(Saved entries)
[Start of section]

--- src/rtl/fetch_flush_sequencer_if.sv ---
`default_nettype none
// ----------------------------------------------------------------------------
// Module   : fetch_flush_sequencer_if
// Purpose  : Redirect-event, credit and recovery-control bundle between the
//            fetch/decode front end and the flush sequencer.
// Revision : 1.0 - initial release
// ----------------------------------------------------------------------------
interface fetch_flush_sequencer_if #(
  parameter int DATA_WIDTH = 32,
  parameter int ROB_IDX_W  = 5
);
  logic [2:0]            mispredict_valid_i;
  logic [DATA_WIDTH-1:0] mispredict_pc_i_0;
  logic [DATA_WIDTH-1:0] mispredict_pc_i_1;
  logic [DATA_WIDTH-1:0] mispredict_pc_i_2;
  logic [ROB_IDX_W-1:0]  mispredict_rob_i_0;
  logic [ROB_IDX_W-1:0]  mispredict_rob_i_1;
  logic [ROB_IDX_W-1:0]  mispredict_rob_i_2;
  logic                  exception_valid_i;
  logic [DATA_WIDTH-1:0] exception_pc_i;
  logic [ROB_IDX_W-1:0]  rob_head_i;
  logic [2:0]            dispatch_credit_i;
  logic                  buffer_empty_i;
  logic                  flush_o;
  logic                  fetch_stall_o;
  logic                  redirect_valid_o;
  logic [DATA_WIDTH-1:0] redirect_pc_o;
  logic [2:0]            decode_ready_o;
  logic [1:0]            state_o;
  logic [15:0]           flush_count_o;

  // Environment side: produces events/credits, consumes recovery control.
  modport master (
    output mispredict_valid_i, mispredict_pc_i_0, mispredict_pc_i_1, mispredict_pc_i_2,
    output mispredict_rob_i_0, mispredict_rob_i_1, mispredict_rob_i_2,
    output exception_valid_i, exception_pc_i, rob_head_i, dispatch_credit_i, buffer_empty_i,
    input  flush_o, fetch_stall_o, redirect_valid_o, redirect_pc_o, decode_ready_o,
    input  state_o, flush_count_o
  );

  // Sequencer side.
  modport slave (
    input  mispredict_valid_i, mispredict_pc_i_0, mispredict_pc_i_1, mispredict_pc_i_2,
    input  mispredict_rob_i_0, mispredict_rob_i_1, mispredict_rob_i_2,
    input  exception_valid_i, exception_pc_i, rob_head_i, dispatch_credit_i, buffer_empty_i,
    output flush_o, fetch_stall_o, redirect_valid_o, redirect_pc_o, decode_ready_o,
    output state_o, flush_count_o
  );
endinterface
`default_nettype wire

--- src/rtl/fetch_flush_sequencer.sv ---
`default_nettype none
// ----------------------------------------------------------------------------
// Module   : fetch_flush_sequencer
// Purpose  : Picks the oldest redirect event (exception or one of three
//            mispredicts), sequences flush -> redirect -> refill -> run, and
//            produces the contiguous per-lane decode_ready mask in RUN.
// Revision : 1.0 - initial release
// ----------------------------------------------------------------------------
module fetch_flush_sequencer #(
  parameter int DATA_WIDTH   = 32,
  parameter int ROB_IDX_W    = 5,
  parameter int FLUSH_CYCLES = 2
) (
  input  logic                    clk,
  input  logic                    reset,
  fetch_flush_sequencer_if.slave  bus
);

  localparam logic [1:0] ST_RUN      = 2'd0;
  localparam logic [1:0] ST_FLUSH    = 2'd1;
  localparam logic [1:0] ST_REDIRECT = 2'd2;
  localparam logic [1:0] ST_REFILL   = 2'd3;

  // What the latched redirect refers to; its age is recomputed from this.
  localparam logic [1:0] KIND_NONE = 2'd0;
  localparam logic [1:0] KIND_MISP = 2'd1;
  localparam logic [1:0] KIND_EXC  = 2'd2;

  localparam logic [3:0]  CNT_INIT  = 4'(FLUSH_CYCLES - 1);
  localparam logic [15:0] COUNT_MAX = 16'hFFFF;

  logic [1:0]            state_q, state_d;
  logic [3:0]            cnt_q, cnt_d;
  logic [1:0]            kind_q, kind_d;
  logic [ROB_IDX_W-1:0]  idx_q, idx_d;
  logic [DATA_WIDTH-1:0] pc_q, pc_d;
  logic [15:0]           count_q, count_d;
  logic                  flush_q, stall_q, redir_q;

  logic [DATA_WIDTH-1:0] lane_pc  [3];
  logic [ROB_IDX_W-1:0]  lane_rob [3];
  logic [ROB_IDX_W-1:0]  lane_age [3];

  logic                  pick_found;
  logic [ROB_IDX_W-1:0]  pick_age;
  logic [ROB_IDX_W-1:0]  pick_idx;
  logic [DATA_WIDTH-1:0] pick_pc;

  logic                  event_w;
  logic [ROB_IDX_W-1:0]  cand_age;
  logic [DATA_WIDTH-1:0] cand_pc;
  logic [ROB_IDX_W-1:0]  lat_age;
  logic                  take_w;
  logic [2:0]            c;

  assign lane_pc[0]  = bus.mispredict_pc_i_0;
  assign lane_pc[1]  = bus.mispredict_pc_i_1;
  assign lane_pc[2]  = bus.mispredict_pc_i_2;
  assign lane_rob[0] = bus.mispredict_rob_i_0;
  assign lane_rob[1] = bus.mispredict_rob_i_1;
  assign lane_rob[2] = bus.mispredict_rob_i_2;

  // Age relative to the live ROB head; wraps naturally at 2**ROB_IDX_W.
  for (genvar g = 0; g < 3; g++) begin : g_lane
    assign lane_age[g] = lane_rob[g] - bus.rob_head_i;
  end

  // Oldest valid mispredict; strict compare keeps ties on the lower lane.
  always_comb begin
    pick_found = 1'b0;
    pick_age   = '1;
    pick_idx   = '0;
    pick_pc    = '0;
    for (int i = 0; i < 3; i++) begin
      if (bus.mispredict_valid_i[i] && (!pick_found || (lane_age[i] < pick_age))) begin
        pick_found = 1'b1;
        pick_age   = lane_age[i];
        pick_idx   = lane_rob[i];
        pick_pc    = lane_pc[i];
      end
    end
  end

  assign event_w  = bus.exception_valid_i | (|bus.mispredict_valid_i);
  assign cand_age = bus.exception_valid_i ? '0 : pick_age;
  assign cand_pc  = bus.exception_valid_i ? bus.exception_pc_i : pick_pc;

  // Age of the redirect currently being recovered, against today's head.
  always_comb begin
    case (kind_q)
      KIND_EXC:  lat_age = '0;
      KIND_MISP: lat_age = idx_q - bus.rob_head_i;
      default:   lat_age = '1;
    endcase
  end

  // Any event starts a recovery from RUN; mid-recovery only an older one does.
  assign take_w = event_w && ((state_q == ST_RUN) || (cand_age < lat_age));

  // Next-state logic for the recovery sequence and the latched redirect.
  always_comb begin
    state_d = state_q;
    cnt_d   = cnt_q;
    kind_d  = kind_q;
    idx_d   = idx_q;
    pc_d    = pc_q;
    count_d = count_q;
    if (take_w) begin
      state_d = ST_FLUSH;
      cnt_d   = CNT_INIT;
      kind_d  = bus.exception_valid_i ? KIND_EXC : KIND_MISP;
      idx_d   = pick_idx;
      pc_d    = cand_pc;
      if (count_q != COUNT_MAX) begin
        count_d = count_q + 16'd1;
      end
    end else begin
      case (state_q)
        ST_FLUSH: begin
          if (cnt_q == 4'd0) begin
            state_d = ST_REDIRECT;
          end else begin
            cnt_d = cnt_q - 4'd1;
          end
        end
        ST_REDIRECT: state_d = ST_REFILL;
        ST_REFILL: begin
          if (!bus.buffer_empty_i) begin
            state_d = ST_RUN;
            kind_d  = KIND_NONE;
          end
        end
        default: ;
      endcase
    end
  end

  // State, latched redirect and registered control outputs.
  always_ff @(posedge clk or negedge reset) begin
    if (!reset) begin
      state_q <= ST_RUN;
      cnt_q   <= 4'd0;
      kind_q  <= KIND_NONE;
      idx_q   <= '0;
      pc_q    <= '0;
      count_q <= 16'd0;
      flush_q <= 1'b0;
      stall_q <= 1'b0;
      redir_q <= 1'b0;
    end else begin
      state_q <= state_d;
      cnt_q   <= cnt_d;
      kind_q  <= kind_d;
      idx_q   <= idx_d;
      pc_q    <= pc_d;
      count_q <= count_d;
      flush_q <= (state_d == ST_FLUSH);
      stall_q <= (state_d == ST_FLUSH);
      redir_q <= (state_d == ST_REDIRECT);
    end
  end

  assign c = bus.dispatch_credit_i;

  assign bus.decode_ready_o   = ((state_q == ST_RUN) && !event_w) ?
                                {c[0] & c[1] & c[2], c[0] & c[1], c[0]} : 3'b000;
  assign bus.flush_o          = flush_q;
  assign bus.fetch_stall_o    = stall_q;
  assign bus.redirect_valid_o = redir_q;
  assign bus.redirect_pc_o    = pc_q;
  assign bus.state_o          = state_q;
  assign bus.flush_count_o    = count_q;

endmodule
`default_nettype wire
--- src/flat_wrapper.sv ---
// flat-port wrapper written by rule: the top's interface ports become plain ports
module fetch_flush_sequencer_flat 
#(
  parameter int DATA_WIDTH   = 32,
  parameter int ROB_IDX_W    = 5,
  parameter int FLUSH_CYCLES = 2
)
  (clk, reset, bus_mispredict_valid_i, bus_mispredict_pc_i_0, bus_mispredict_pc_i_1, bus_mispredict_pc_i_2, bus_mispredict_rob_i_0, bus_mispredict_rob_i_1, bus_mispredict_rob_i_2, bus_exception_valid_i, bus_exception_pc_i, bus_rob_head_i, bus_dispatch_credit_i, bus_buffer_empty_i, bus_flush_o, bus_fetch_stall_o, bus_redirect_valid_o, bus_redirect_pc_o, bus_decode_ready_o, bus_state_o, bus_flush_count_o);
  fetch_flush_sequencer_if #(.DATA_WIDTH(DATA_WIDTH), .ROB_IDX_W(ROB_IDX_W)) bus_i ();
  input  logic clk;
  input  logic reset;
  input wire logic [$bits(bus_i.mispredict_valid_i)-1:0] bus_mispredict_valid_i;
  input wire logic [$bits(bus_i.mispredict_pc_i_0)-1:0] bus_mispredict_pc_i_0;
  input wire logic [$bits(bus_i.mispredict_pc_i_1)-1:0] bus_mispredict_pc_i_1;
  input wire logic [$bits(bus_i.mispredict_pc_i_2)-1:0] bus_mispredict_pc_i_2;
  input wire logic [$bits(bus_i.mispredict_rob_i_0)-1:0] bus_mispredict_rob_i_0;
  input wire logic [$bits(bus_i.mispredict_rob_i_1)-1:0] bus_mispredict_rob_i_1;
  input wire logic [$bits(bus_i.mispredict_rob_i_2)-1:0] bus_mispredict_rob_i_2;
  input wire logic [$bits(bus_i.exception_valid_i)-1:0] bus_exception_valid_i;
  input wire logic [$bits(bus_i.exception_pc_i)-1:0] bus_exception_pc_i;
  input wire logic [$bits(bus_i.rob_head_i)-1:0] bus_rob_head_i;
  input wire logic [$bits(bus_i.dispatch_credit_i)-1:0] bus_dispatch_credit_i;
  input wire logic [$bits(bus_i.buffer_empty_i)-1:0] bus_buffer_empty_i;
  output wire logic [$bits(bus_i.flush_o)-1:0] bus_flush_o;
  output wire logic [$bits(bus_i.fetch_stall_o)-1:0] bus_fetch_stall_o;
  output wire logic [$bits(bus_i.redirect_valid_o)-1:0] bus_redirect_valid_o;
  output wire logic [$bits(bus_i.redirect_pc_o)-1:0] bus_redirect_pc_o;
  output wire logic [$bits(bus_i.decode_ready_o)-1:0] bus_decode_ready_o;
  output wire logic [$bits(bus_i.state_o)-1:0] bus_state_o;
  output wire logic [$bits(bus_i.flush_count_o)-1:0] bus_flush_count_o;
  assign bus_i.mispredict_valid_i = bus_mispredict_valid_i;
  assign bus_i.mispredict_pc_i_0 = bus_mispredict_pc_i_0;
  assign bus_i.mispredict_pc_i_1 = bus_mispredict_pc_i_1;
  assign bus_i.mispredict_pc_i_2 = bus_mispredict_pc_i_2;
  assign bus_i.mispredict_rob_i_0 = bus_mispredict_rob_i_0;
  assign bus_i.mispredict_rob_i_1 = bus_mispredict_rob_i_1;
  assign bus_i.mispredict_rob_i_2 = bus_mispredict_rob_i_2;
  assign bus_i.exception_valid_i = bus_exception_valid_i;
  assign bus_i.exception_pc_i = bus_exception_pc_i;
  assign bus_i.rob_head_i = bus_rob_head_i;
  assign bus_i.dispatch_credit_i = bus_dispatch_credit_i;
  assign bus_i.buffer_empty_i = bus_buffer_empty_i;
  assign bus_flush_o = bus_i.flush_o;
  assign bus_fetch_stall_o = bus_i.fetch_stall_o;
  assign bus_redirect_valid_o = bus_i.redirect_valid_o;
  assign bus_redirect_pc_o = bus_i.redirect_pc_o;
  assign bus_decode_ready_o = bus_i.decode_ready_o;
  assign bus_state_o = bus_i.state_o;
  assign bus_flush_count_o = bus_i.flush_count_o;
  fetch_flush_sequencer #(.DATA_WIDTH(DATA_WIDTH), .ROB_IDX_W(ROB_IDX_W), .FLUSH_CYCLES(FLUSH_CYCLES)) u_core (.clk(clk), .reset(reset), .bus(bus_i));
endmodule
--- config.mk ---
export PLATFORM = sky130hd
export DESIGN_NAME = bcd_display_driver
export DESIGN_NICKNAME = d
export VERILOG_FILES = /design/src/rtl/bcd_display_driver.sv
export SDC_FILE = /design/constraint.sdc
export NUM_CORES = 1
export LEC_CHECK = 0
export CAP_MARGIN = 20
export CORE_MARGIN = 2
export CORE_UTILIZATION = 45
export CTS_CLUSTER_DIAMETER = 150
export DETAILED_ROUTE_END_ITERATION = 7
export HOLD_SLACK_MARGIN = 0.05
export PLACE_DENSITY = 0.71
export SYNTH_ARGS = -nofsm -noshare
export SYNTH_HDL_FRONTEND = slang
export SYNTH_SLANG_ARGS = --single-unit
--- constraint.sdc ---
create_clock -name clk -period 1.6 [get_ports clk]
set_input_delay 0.32 -clock clk [delete_from_list [all_inputs] [get_ports clk]]
set_output_delay 0.32 -clock clk [all_outputs]
set_load 0.005 [all_outputs]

[End of section]

- WHAT IS BEING ASKED
Your answer should consist solely of the lines above from the line with "-> run, and" to the line with "localparam logic [1:0] KIND_MISP = 2'd1;", both included, reproduced exactly.

- RESULT OF THIS TASK
//            mispredicts), sequences flush -> redirect -> refill -> run, and
//            produces the contiguous per-lane decode_ready mask in RUN.
// Revision : 1.0 - initial release
// ----------------------------------------------------------------------------
module fetch_flush_sequencer #(
  parameter int DATA_WIDTH   = 32,
  parameter int ROB_IDX_W    = 5,
  parameter int FLUSH_CYCLES = 2
) (
  input  logic                    clk,
  input  logic                    reset,
  fetch_flush_sequencer_if.slave  bus
);

  localparam logic [1:0] ST_RUN      = 2'd0;
  localparam logic [1:0] ST_FLUSH    = 2'd1;
  localparam logic [1:0] ST_REDIRECT = 2'd2;
  localparam logic [1:0] ST_REFILL   = 2'd3;

  // What the latched redirect refers to; its age is recomputed from this.
  localparam logic [1:0] KIND_NONE = 2'd0;
  localparam logic [1:0] KIND_MISP = 2'd1;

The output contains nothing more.